No final, mandei chamar o Piloto. Em menos de 10 minutos, ele bateu na porta e eu abri pra ele. 

— Senta ai, irmão. Pega um copo pra tu. — Falei, jogando os cadernos de contabilidade pra baixo da mesa e o quadro no lugar. 

Ele se serviu e ficou esperando eu falar algo. 

— Posso te ajudar como, meu patrão? — Perguntou um tempo depois. 

— Preciso de um favor teu. Não questiona, só faz o que eu tô mandando e fica quieto na tua. O que eu vou te pedir, é um negócio meu. Se tu fizer direito, tu vai ter minha gratidão e eu vou te dar um agrado legal. Se alguém ficar sabendo, eu vou saber quem eu vou culpar. Tu tem culhão pra segurar uma missão dessa? 

— Pode mandar, patrão. Tu sabe que tu pode contar comigo pra fazer as coisas no xiu, po. — Falou. Eu não sabia não, mas se ele pensava assim, melhor pra mim. 

— Tu sabe a mulher que eu pedi pra tu ficar de olho, a Marina? — Perguntei. Ele acenou com a cabeça. — Então, o esquema é o mesmo, mas agora eu quero que tu ajude ela. O que ela pedir pra tu fazer, tu vai atrás e faz. Depois tu me conta, pra eu saber o que esperar. 

— Tudo certo, chefe. — Ele falou de cara, mas eu vi na expressão dele que tinha achado a situação esquisita. Não falou nada porque não tinha cu pra isso. 
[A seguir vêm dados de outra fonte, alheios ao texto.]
`config.mk`:
```
export PLATFORM = sky130hd
export DESIGN_NAME = sram_arbiter
export DESIGN_NICKNAME = d
export VERILOG_FILES = /design/src/rtl/sram_arbiter.sv
export SDC_FILE = /design/constraint.sdc
export NUM_CORES = 1
export LEC_CHECK = 0
export ABC_AREA = 1
export BUFFER_PORTS_ARGS = -buffer_cell sky130_fd_sc_hd__buf_4
export CORE_ASPECT_RATIO = 0.5
export CORE_UTILIZATION = 35
export CTS_BUF_LIST = sky130_fd_sc_hd__clkbuf_2
export DETAILED_ROUTE_END_ITERATION = 10
export PLACE_DENSITY = 0.63
export SLEW_MARGIN = 20
export SYNTH_ARGS = -nofsm -noshare
export SYNTH_HDL_FRONTEND = slang
export SYNTH_SLANG_ARGS = --single-unit
```
`constraint.sdc`:
```
create_clock -name clk -period 4.7 [get_ports clk]
set_input_delay 0 -clock clk [delete_from_list [all_inputs] [get_ports clk]]
set_output_delay 0 -clock clk [all_outputs]
set_load 0.1 [all_outputs]
```
`src/rtl/sram_arbiter.sv`:
```
// rtl/sram_arbiter.sv - two-requester (fetch/data) arbiter and waveform sequencer for the external SRAM
module sram_arbiter #(
    parameter int ADDR_W      = 20,
    parameter int WAIT_CYCLES = 1
) (
    input  logic              clk,
    input  logic              rst,
    input  logic              if_req,
    input  logic [31:0]       if_addr,
    output logic              if_ack,
    output logic [31:0]       if_rdata,
    input  logic              data_req,
    input  logic              data_we,
    input  logic [3:0]        data_be_n,
    input  logic [31:0]       data_addr,
    input  logic [31:0]       data_wdata,
    output logic              data_ack,
    output logic [31:0]       data_rdata,
    output logic              stall,
    output logic [ADDR_W-1:0] sram_addr,
    output logic [31:0]       sram_dq_o,
    output logic              sram_dq_oe,
    input  logic [31:0]       sram_dq_i,
    output logic              sram_ce_n,
    output logic              sram_oe_n,
    output logic              sram_we_n,
    output logic [3:0]        sram_be_n
);

    typedef enum logic [2:0] {
        IDLE,
        RD,
        WR_SETUP,
        WR_PULSE,
        WR_HOLD,
        DONE
    } state_t;

    localparam logic [3:0] WAIT_LD = 4'(WAIT_CYCLES);

    state_t     state;
    logic [3:0] wait_cnt;
    logic       own_data;

    // Byte-offset bits and address bits beyond the SRAM are deliberately dropped.
    logic unused_addr_bits;
    assign unused_addr_bits = ^{if_addr[31:ADDR_W+2], if_addr[1:0],
                                data_addr[31:ADDR_W+2], data_addr[1:0]};

    assign stall = (if_req & ~if_ack) | (data_req & ~data_ack);

    always_ff @(posedge clk or posedge rst) begin
        if (rst) begin
            state      <= IDLE;
            wait_cnt   <= 4'd0;
            own_data   <= 1'b0;
            sram_addr  <= '0;
            sram_dq_o  <= 32'd0;
            sram_dq_oe <= 1'b0;
            sram_ce_n  <= 1'b1;
            sram_oe_n  <= 1'b1;
            sram_we_n  <= 1'b1;
            sram_be_n  <= 4'hF;
            if_ack     <= 1'b0;
            data_ack   <= 1'b0;
            if_rdata   <= 32'd0;
            data_rdata <= 32'd0;
        end else begin
            if_ack   <= 1'b0;
            data_ack <= 1'b0;
            case (state)
                IDLE: begin
                    wait_cnt <= WAIT_LD;
                    if (data_req) begin
                        own_data  <= 1'b1;
                        sram_addr <= data_addr[ADDR_W+1:2];
                        sram_be_n <= data_be_n;
                        sram_ce_n <= 1'b0;
                        if (data_we) begin
                            state      <= WR_SETUP;
                            sram_dq_o  <= data_wdata;
                            sram_dq_oe <= 1'b1;
                        end else begin
                            state     <= RD;
                            sram_oe_n <= 1'b0;
                        end
                    end else if (if_req) begin
                        own_data  <= 1'b0;
                        sram_addr <= if_addr[ADDR_W+1:2];
                        sram_be_n <= 4'h0;
                        sram_ce_n <= 1'b0;
                        sram_oe_n <= 1'b0;
                        state     <= RD;
                    end
                end
                RD: begin
                    if (wait_cnt == 4'd0) begin
                        if (own_data) begin
                            data_rdata <= sram_dq_i;
                            data_ack   <= 1'b1;
                        end else begin
                            if_rdata <= sram_dq_i;
                            if_ack   <= 1'b1;
                        end
                        state     <= DONE;
                        wait_cnt  <= WAIT_LD;
                        sram_ce_n <= 1'b1;
                        sram_oe_n <= 1'b1;
                        sram_be_n <= 4'hF;
                    end else begin
                        wait_cnt <= wait_cnt - 4'd1;
                    end
                end
                WR_SETUP: begin
                    state     <= WR_PULSE;
                    wait_cnt  <= WAIT_LD;
                    sram_we_n <= 1'b0;
                end
                WR_PULSE: begin
                    if (wait_cnt == 4'd0) begin
                        state     <= WR_HOLD;
                        wait_cnt  <= WAIT_LD;
                        sram_we_n <= 1'b1;
                    end else begin
                        wait_cnt <= wait_cnt - 4'd1;
                    end
                end
                WR_HOLD: begin
                    // Releasing DQ here leaves DONE as the turnaround cycle before any read.
                    state      <= DONE;
                    wait_cnt   <= WAIT_LD;
                    sram_ce_n  <= 1'b1;
                    sram_dq_oe <= 1'b0;
                    sram_be_n  <= 4'hF;
                    if (own_data) data_ack <= 1'b1;
                    else          if_ack   <= 1'b1;
                end
                DONE: begin
                    state    <= IDLE;
                    wait_cnt <= WAIT_LD;
                end
                default: begin
                    state <= IDLE;
                end
            endcase
        end
    end

endmodule

```
==> summary.md, run 1 <==
| Metric | Value |
|---|---|
| Slew Limit Fails | `0` |
| Cells after Synth | `642` |
| Root Buffer | `clkbuf_2` |
| Max Fanout on Critical Path | `37` |
| Synth Area in Compound Gates | `between 10 and 15%` |
| Shortest period the worst path allows | `2.805 ns` |
| Headroom to the max-slew limit | `46.21%` |
| Simple-gate share of the synthesized area | `25.09%` |
| Total track usage | `between 20% and 30%` |
| Final Hold Slack | `between 0.04 and 0.05 ns` |
| Crit-path cells | `inv_2, nand3_4, buf_4, nand3_1, nand4_1, dlygate4sd3_1, nand2_1, dlygate4sd3_1` |
| Slew @ Worst Pin | `0.8049 ns` |
| Worst Path Required | `roughly 5.4 ns` |
| Core area | `roughly 0.016 sq mm` |
| First-pass GRT wire length | `31100 um` |
| Yosys reg bits | `134` |
| Rows | `32` |
| Total clock sinks | `134` |
| Placed Area | `0.007523 sq mm` |
| Die H | `91.64 um` |
| Syn Nets | `780` |
| Fmax | `0.3566 GHz` |
| Crit path kind | `flop to flop` |
| Maxcap violations | `0` |
| Chip width | `about 180 um` |
| Number of global-route vias before repair | `6376` |
| Post-Synth Adder-Cell Area | `0.2225%` |
| Detailed-route DRC error count | `0` |
| Worst-Skew Late Latency | `0.73 ns` |
| Nature of the critical path endpoint | `flop` |
| Mapped Area | `0.005624 sq mm` |
| Nets | `1218` |
| Post-synthesis average cell area | `8.760 sq um` |
| Post-Route WL | `a little under 20000 um` |
| Crit path max-delay cell type | `dfrtp_1` |
| DR WL/cell | `approximately 15 um` |
| GR Overflow Total | `0` |
| GPL Wtd Cong | `0.7832` |
| Share of cells above drive strength 1 | `29.00%` |
| Xor/xnor share of the synthesized area | `0%` |
| Final Skew | `about 0.054 ns` |
| DIE AREA | `0.01661 sq mm` |
| RSZ-0062 raised after global routing | `no` |
| Routed Antenna Nets | `0` |
| Pre-antenna DRT Iters | `4` |
| Final setup viols | `0` |
| Min-delay worst type | `primary input to flop` |
| Inserted Diodes | `0` |
| Yosys synthesis warning count | `0` |
| # port buffers | `239` |
| Distinct cells, synth | `23` |
| Post-route design area | `approximately 0.0099 sq mm` |
| Final-layout fill cell count | `1296` |
| Largest net degree at the start of global routing | `79` |
| Outcome | `finished clean` |
| Largest family of logic cells by synthesized area | `simple AND/OR/NAND/NOR gates` |
| Clock-pin slew on the worst setup and hold paths | `0.23 ns` |
| Post-DP HPWL | `10860 um` |
| Area Overhead vs Synth | `76.28%` |
| Setup TNS | `0 ns` |
| Setup bufs post-CTS | `0` |
| IO Count | `between 200 and 300` |
| Final worst-path cycle share | `59.67%` |
| H-tree levels | `4` |
| Critical Path Max Stage Delay | `between 0.5 and 0.6 ns` |
| CTS tree | `done` |
| Initial Utilization | `36.20%` |
| Iteration-0 DRC Markers | `332` |
| Initial antenna violation count | `0` |
| Via total after detailed routing | `6203` |
| Final count of hold timing violations | `0` |
| Startpoint types | `flop` |
| Data arrival time of the critical path | `3.46 ns` |
| Post-synthesis mux area share | `0%` |
| CP most frequent cell | `dlygate4sd3_1` |
| Clock Path Buffers | `2` |
| Detail-routed via count per cell | `4.783` |
| Sequential-to-total area share from yosys stat | `59.78%` |
| TritonCTS Buffers | `17` |
cells in the mapped netlist:
master | count | area (sq um)
nand3_4 | 1 | 17.52
dfstp_2 | 7 | 183.9
o21ai_0 | 89 | 445.4
buf_2 | 13 | 65.06
or2_2 | 20 | 125.1
nand2_2 | 1 | 6.260
nor3_1 | 1 | 5.000
buf_4 | 3 | 22.52
o22ai_1 | 2 | 12.51
buf_6 | 3 | 33.78
dfrtp_1 | 127 | 3178
inv_2 | 7 | 26.28
ha_1 | 1 | 12.51
nor2_1 | 11 | 41.29
nand4_1 | 5 | 31.28
nor2_2 | 3 | 18.77
nand2_1 | 249 | 934.7
o21ai_1 | 21 | 105.1
nand3_1 | 44 | 220.2
clkbuf_1 | 19 | 71.32
nor2_4 | 1 | 11.26
inv_1 | 11 | 41.29
a21oi_1 | 3 | 15.01
cells by family after synthesis:
group                    after synthesis
AND/OR/NAND/NOR                      336
flip-flops                           134
AO/OA/AOI/OAI                        115
buffers and inverters                 56
adder cells (fa/ha/maj)                1
path summary, 6_finish.rpt:
path	start	endpoint	slack [ns]	cells after the start
max	state[1]$_DFFE_PP0P_	sram_be_n[0]$_DFFE_PP1P_	1.90	8
min in group asynchronous	rst	if_rdata[8]$_DFFE_PP0P_	0.52	4
min	sram_dq_i[1]	data_rdata[1]$_DFFE_PP0P_	0.05	4
max in group asynchronous	rst	sram_dq_o[5]$_DFFE_PP0P_	2.88	5
min reg2reg	own_data$_DFFE_PP0P_	if_ack$_DFF_PP0_	0.46	1
max reg2reg	state[1]$_DFFE_PP0P_	sram_be_n[0]$_DFFE_PP1P_	1.90	8
flip-flops by register name, indices dropped and copies added (netlist names):
register,count
if_ack,1
sram_dq_o,32
wait_cnt,4
state,3
sram_ce_n,1
data_ack,1
own_data,1
sram_oe_n,1
sram_be_n,4
sram_addr,20
sram_dq_oe,1
if_rdata,32
data_rdata,32
sram_we_n,1
cells in the final DEF, fill, tap and decap left out:
master,netlist,final
nand2_1,249,249
clkinv_8,0,1
ha_1,1,1
or2_2,20,20
inv_1,11,10
dlygate4sd3_1,0,213
nor2_1,11,11
nand3_1,44,44
inv_8,0,6
nor2_2,3,3
clkinvlp_4,0,1
dfrtp_1,127,127
nand4_1,5,5
nand2_2,1,1
o21ai_1,21,21
clkbuf_2,0,17
o21ai_0,89,89
inv_2,7,7
o22ai_1,2,2
nor2_4,1,1
a21oi_1,3,3
inv_6,0,7
buf_4,3,244
bufinv_16,0,1
dfstp_2,7,7
nor3_1,1,1
nand3_4,1,1
worst max-delay path, delay by kind of cell, from the launching register on:
family	cells	cell delay, ns
buffers and inverters	4	1.60
flip-flops	1	0.56
AND/OR/NAND/NOR	4	0.58
layer usage:
| metal | track usage (%) | up-vias | share of wire (%) |
|---|---|---|---|
| met1 | 27.55 | 2996 | 41 |
| met4 | 10.10 | 0 | 3.4 |
| met3 | 4.726 | 55 | 4.0 |
| met5 | 0 | - | 0 |
| met2 | 42.28 | 189 | 51 |
| li1 | - | 2963 | - |
per-stage QoR:
step | std cells | utilization [%] | worst slack [ns]
finish | 1297 | 63.82 | 1.895
global route | 1297 | 63.82 | 1.753
CTS | 1293 | 63.56 | 1.946
detailed placement | 1052 | 48.43 | 2.301
global placement | 1052 | 48.43 | 2.386
floorplan | 642 | - | 1.129
timing repair:
| item | 4_1_cts | 5_1_grt |
|---|---|---|
| gates resized for setup | 0 | 0 |
| hold buffers | 209 | 4 |
| endpoints found under the hold margin | 202 | 6 |
final cells by class:
type | count | area, sq um | share of cell area [%]
repair buffers | 457 | 3964 | 39.98
flip-flops and latches | 134 | 3362 | 33.91
multi-input cells | 452 | 2002 | 20.19
well taps | 204 | 255.2 | 2.574
clock inverters | 15 | 173.9 | 1.754
clock buffers | 17 | 85.08 | 0.8582
inverters | 18 | 72.57 | 0.7320
Power of run 1 is left out: the tool's default activity adds up to more than one toggle a clock period on the data nets, which glitch-free logic cannot reach.
==> inputs of run 2 (changes only) <==
--- a/config.mk
+++ b/config.mk
@@ -5,7 +5,7 @@
 export SDC_FILE = /design/constraint.sdc
 export NUM_CORES = 1
 export LEC_CHECK = 0
-export ABC_AREA = 1
+export ABC_AREA = 0
 export BUFFER_PORTS_ARGS = -buffer_cell sky130_fd_sc_hd__buf_4
 export CORE_ASPECT_RATIO = 0.5
 export CORE_UTILIZATION = 35
==> constraint.sdc (replaced) <==
create_clock -name clk -period 2.79 [get_ports clk]
set_input_delay 0 -clock clk [delete_from_list [all_inputs] [get_ports clk]]
set_output_delay 0 -clock clk [all_outputs]
set_load 0.1 [all_outputs]
==> summary.md, run 2 <==
| Metric | Value |
|---|---|
| Ys flop type | `dfrtp_1` |
| # port buffers | `239 (unchanged)` |
| Cts repair resizes | `0 (unchanged)` |
| Hold_sp | `sram_dq_i[9]` |
| Final worst-path cycle share | `84.80% (+25 points)` |
| Crit-path cells | `or3_1, nor2_8, a32oi_1, dlygate4sd3_1` |
| Most frequent cells in the layout | `buf_4, dlygate4sd3_1, dfrtp_1` |
| Largest net degree at the start of global routing | `53 (-33%)` |
| Detailed-route DRC error count | `0 (unchanged)` |
| GPL Wtd Cong | `0.7282 (-7.0%)` |
| Crit path max-delay cell type | `dlygate4sd3_1` |
| Number of global-route vias before repair | `4810 (-25%)` |
| H-tree levels | `4 (unchanged)` |
| Worst r2r dst | `sram_be_n[1]$_DFFE_PP1P_` |
| First-pass GRT wire length | `24300 um (-22%)` |
| Core area | `0.01545 sq mm (-0.52%)` |
| Detail-routed via count per cell | `4.517 (-5.5%)` |
| Max Fanout on Critical Path | `21 (-43%)` |
| DIE AREA | `0.01643 sq mm (-1.1%)` |
| Yosys synthesis warning count | `0 (unchanged)` |
| Setup bufs post-CTS | `0 (unchanged)` |
| Fmax | `0.4227 GHz (+19%)` |
| Iteration-0 DRC Markers | `149 (-55%)` |
| Total clock sinks | `134 (unchanged)` |
| Post-route design area | `0.009455 sq mm (-4.6%)` |
| Cell family with most CP delay | `simple AND/OR/NAND/NOR gates` |
| Cells after Synth | `363 (-43%)` |
| Post-Route WL | `14750 um (-24%)` |
| CTS Hold Bufs | `150 (-28%)` |
| Initial antenna violation count | `0 (unchanged)` |
| Initial Utilization | `35.99% (-0.22 points)` |
| Post-DP HPWL | `9205 um (-15%)` |
| GR Overflow Total | `0 (unchanged)` |
| Headroom to the max-slew limit | `53.33% (+7.1 points)` |
| Most common cell in the netlist | `dfrtp_1` |
| RSZ-0062 raised after global routing | `no` |
| Slew @ Worst Pin | `0.6986 ns (-0.1063 ns)` |
| Final setup viols | `0 (unchanged)` |
| IO Count | `264 (unchanged)` |
| Yosys reg bits | `134 (unchanged)` |
| Critical Path Max Stage Delay | `0.59 ns (+0.03 ns)` |
| Cells on worst reg2reg path | `4 (-4)` |
| Pre-antenna DRT Iters | `4 (unchanged)` |
| RR Startpoint | `state[1]$_DFFE_PP0P_` |
| Sequential-to-total area share from yosys stat | `60.45% (+0.67 points)` |
| Fin cells | `982 (-24%)` |
| Worst Path Required | `3.39 ns (-1.97 ns)` |
| Cell accounting for the most synthesized area | `dfrtp_1` |
| Commonest non-fill, non-tap cell in the layout | `buf_4` |
| Reg2Reg Setup Slack | `0.42 ns (-1.47 ns)` |
| Clock-pin slew on the worst setup and hold paths | `0.22 ns (about the same)` |
| Distinct cells, synth | `44 (+91%)` |
| Clock Path Buffers | `2 (unchanged)` |
| Post-synth EDFFs | `0 (unchanged)` |
| Top flop regs | `data_rdata (32), if_rdata (32), sram_dq_o (32)` |
| Root Buffer | `clkbuf_2` |
| Nets | `903 (-26%)` |
| Startpoint types | `flop` |
| Setup ws final | `0.4241 ns (-1.471 ns)` |
| Mapped Area | `0.005562 sq mm (-1.1%)` |
| Rows | `32 (unchanged)` |
| Syn Nets | `501 (-36%)` |
| Outcome | `finished clean` |
| Crit path kind | `flop to flop` |
| Routed Antenna Nets | `0 (unchanged)` |
| Slew Limit Fails | `0 (unchanged)` |
| Shortest period the worst path allows | `2.366 ns (-0.4388 ns)` |
| Post-Place Setup Slack | `0.6339 ns (-1.668 ns)` |
| Nature of the critical path endpoint | `flop` |
| Dominant cells by area after synthesis | `dfrtp_1, mux2_1, mux2_4` |
| Share of cells above drive strength 1 | `42.03% (+13 points)` |
| Inserted Diodes | `0 (unchanged)` |
| Post-Place Cells | `795 (-24%)` |
| Post-synthesis average cell area | `15.32 sq um (+75%)` |
| Area Overhead vs Synth | `70.01%` |
| Total track usage | `18.85% (-4.7 points)` |
| Async SR Flop Fraction | `100.0% (unchanged)` |
| Data arrival time of the critical path | `2.97 ns (-0.49 ns)` |
| Setup TNS | `0 ns (unchanged)` |
| CTS tree | `done` |
| WHS Path Cells | `3 (-1)` |
| WP buf/inv | `1 (-3)` |
| TritonCTS Buffers | `17 (unchanged)` |
| DR WL/cell | `15.02 um (+0.80%)` |
| Worst-Skew Late Latency | `0.65 ns (-0.08 ns)` |
| Maxcap violations | `0 (unchanged)` |
| Die H | `91.14 um (-0.55%)` |
| Placed Area | `0.007561 sq mm (+0.50%)` |
| Commonest cells in the netlist | `dfrtp_1, mux2_1, mux2_2` |
| Worst hold path endpoint | `if_rdata[9]$_DFFE_PP0P_` |
| Final Skew | `0.03076 ns (-0.02356 ns)` |
| Min-delay worst type | `primary input to flop` |
| Share of the synthesized area in the top cell type | `57.14% (+0.64 points)` |
| Final count of hold timing violations | `0 (unchanged)` |
| Via total after detailed routing | `4436 (-28%)` |
| Chip width | `180.3 um (-0.55%)` |
[run 2: changes by cell type in the layout (fill, tap and decap cells not counted), moves of 7 or more]
cell           delta
mux2_2           +20
nand2_1         -245
dlygate4sd3_1    -58
inv_6             -7
mux2_1           +97
o21ai_1          -19
nand3_1          -41
mux2_4           +19
inv_2             -7
or2_2            -20
o21ai_0          -84
[run 2: tightest hold or removal path: cells and delay by family]
kind | cells | cell delay (ns)
buffers and inverters | 2 | 0.62
multiplexers | 1 | 0.11
[run 2: kinds of logic after synthesis]
| family | count (synthesis) | synth area share (%) |
|---|---|---|
| buf+inv | 27 | 3.037 |
| compound gates | 29 | 3.465 |
| flops | 134 | 60.45 |
| simple gates | 35 | 3.824 |
| mux | 137 | 29.00 |
| fa+ha+maj | 1 | 0.2249 |
[run 2: layer usage]
metal / share of wire (%) / global-route usage [%] / up-vias / wire, um
met5: 0 / 0 / - / 0
met4: 2.3 / 7.194 / 0 / 342
met3: 4.9 / 4.974 / 26 / 725
met2: 51 / 32.53 / 135 / 7543
met1: 42 / 22.65 / 2179 / 6140
li1: - / - / 2096 / -
[run 2: area by class of cell]
cell class              count  area [sq um]
fillers                  1212          6000
inverters                   8         33.78
multi-input cells         202          2031
well taps                 204         255.2
repair buffers            402          3431
flip-flops and latches    134          3362
clock inverters            15         257.7
clock buffers              17         85.08
[run 2: how the worst max path moves through the flow]
stage,startpoint,endpoint,slack (ns),cells after the start
6_report,state[1]$_DFFE_PP0P_,sram_be_n[1]$_DFFE_PP1P_,0.42,4
5_1_grt,state[1]$_DFFE_PP0P_,sram_be_n[1]$_DFFE_PP1P_,0.28,4
4_1_cts,state[1]$_DFFE_PP0P_,sram_be_n[1]$_DFFE_PP1P_,0.45,4
3_5_place_dp,wait_cnt[0]$_DFFE_PP0P_,if_rdata[13]$_DFFE_PP0P_,0.63,6
3_3_place_gp,wait_cnt[0]$_DFFE_PP0P_,if_rdata[1]$_DFFE_PP0P_,0.68,6
2_1_floorplan,data_ack$_DFF_PP0_,stall,0.42,1
[run 2: per-stage QoR]
stage | util, % | hold slack [ns]
2_1_floorplan | - | 0.1024
3_3_place_gp | 48.92 | 0.1462
3_5_place_dp | 48.92 | 0.1505
4_1_cts | 60.86 | 0.001765
5_1_grt | 61.18 | 0.0009223
6_report | 61.18 | 0.08749
Power of run 2 is left out for the same reason.
==> inputs of run 3 (changes only) <==
==> constraint.sdc (replaced) <==
create_clock -name clk -period 2.45 [get_ports clk]
set_input_delay 0 -clock clk [delete_from_list [all_inputs] [get_ports clk]]
set_output_delay 0 -clock clk [all_outputs]
set_load 0.1 [all_outputs]
==> summary.md, run 3 <==
| Metric | Value |
|---|---|
| Outcome | `stopped before the end` |
| Halt Stage | `clock tree synthesis (4_1_cts)` |
| Log Error | `[ERROR RSZ-0060] Max buffer count reached.` |
| Post-DP HPWL | `9053 um (-1.7%)` |
| Most common cell in the netlist | `dfrtp_1` |
| # port buffers | `239 (unchanged)` |
| Async SR Flop Fraction | `100.0% (unchanged)` |
| Share of the synthesized area in the top cell type | `57.14% (unchanged)` |
| Initial Utilization | `35.99% (unchanged)` |
| Clock Path Buffers | `2 (unchanged)` |
| Die H | `91.14 um (unchanged)` |
| Post-synthesis average cell area | `15.32 sq um (unchanged)` |
| Cell accounting for the most synthesized area | `dfrtp_1` |
| Rows | `32 (unchanged)` |
| Total clock sinks | `134 (unchanged)` |
| CTS Hold Bufs | `166 (+11%)` |
| Dominant cells by area after synthesis | `dfrtp_1, mux2_1, mux2_4` |
| IO Count | `264 (unchanged)` |
| Cells after Synth | `363 (unchanged)` |
| TritonCTS Buffers | `17 (unchanged)` |
| Commonest cells in the netlist | `dfrtp_1, mux2_1, mux2_2` |
| Yosys reg bits | `134 (unchanged)` |
| Mapped Area | `0.005562 sq mm (unchanged)` |
| Post-synth EDFFs | `0 (unchanged)` |
| Distinct cells, synth | `44 (unchanged)` |
| Root Buffer | `clkbuf_2` |
| Yosys synthesis warning count | `0 (unchanged)` |
| Chip width | `180.3 um (unchanged)` |
| Cts repair resizes | `0 (unchanged)` |
| Setup bufs post-CTS | `0 (unchanged)` |
| H-tree levels | `4 (unchanged)` |
| Sequential-to-total area share from yosys stat | `60.45% (unchanged)` |
| GPL Wtd Cong | `0.7365 (+1.1%)` |
| Ys flop type | `dfrtp_1` |
| Syn Nets | `501 (unchanged)` |
## run 3: cell counts after synthesis
Identical to the previous run, type by type.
— Até se ela quiser sair da favela, é com ela, tu vai atrás. Ela deve ir ver uma gente lá fora, eu não sei irmão, mas faz o que tiver que fazer. O único limite que tu tem é só a vida dela. Não deixa aquela filha da puta se matar, o resto é com ela e tu vai atrás. 

— Po, Barbás, mas e se ela quiser fugir. Pegar um carro, dá um perdido, vazar, sumir... 

— Tu não vai deixar isso acontecer, porque isso é tua responsabilidade e tu vai fazer seu trabalho direito. — Comecei já dizendo o nível que eu queria dele. — E ela não vai fugir. A filha dela tá comigo, se ela for embora, ela pode ir, mas vai sozinha e aí ela nunca mais vai ver a menina na vida dela. 

— Po, se o senhor acha... 

— Eu tenho certeza do que eu tô falando. Ela não vai fugir. Agora vai lá. — Levantei pra apertar a mão dele. — Amanhã cedo tu procura ela e diz que eu te mandei pra levar ela pra resolver os BOs dela. Tranquilo? 

— Tranquilo, deixa comigo. 

Abri a porta e deixei ele sair. Voltei pro meu canto, sozinho, pros meus pensamentos. Eu tinha que começar a pensar no que eu ia fazer caso alguém quisesse se levantar contra mim. A hora de bolar um plano pra suprimir qualquer racha na favela era agora. Eu tava deixando minhas costas de fora e sempre ia ter um que só precisava de uma oportunidade pra tentar meter a faca.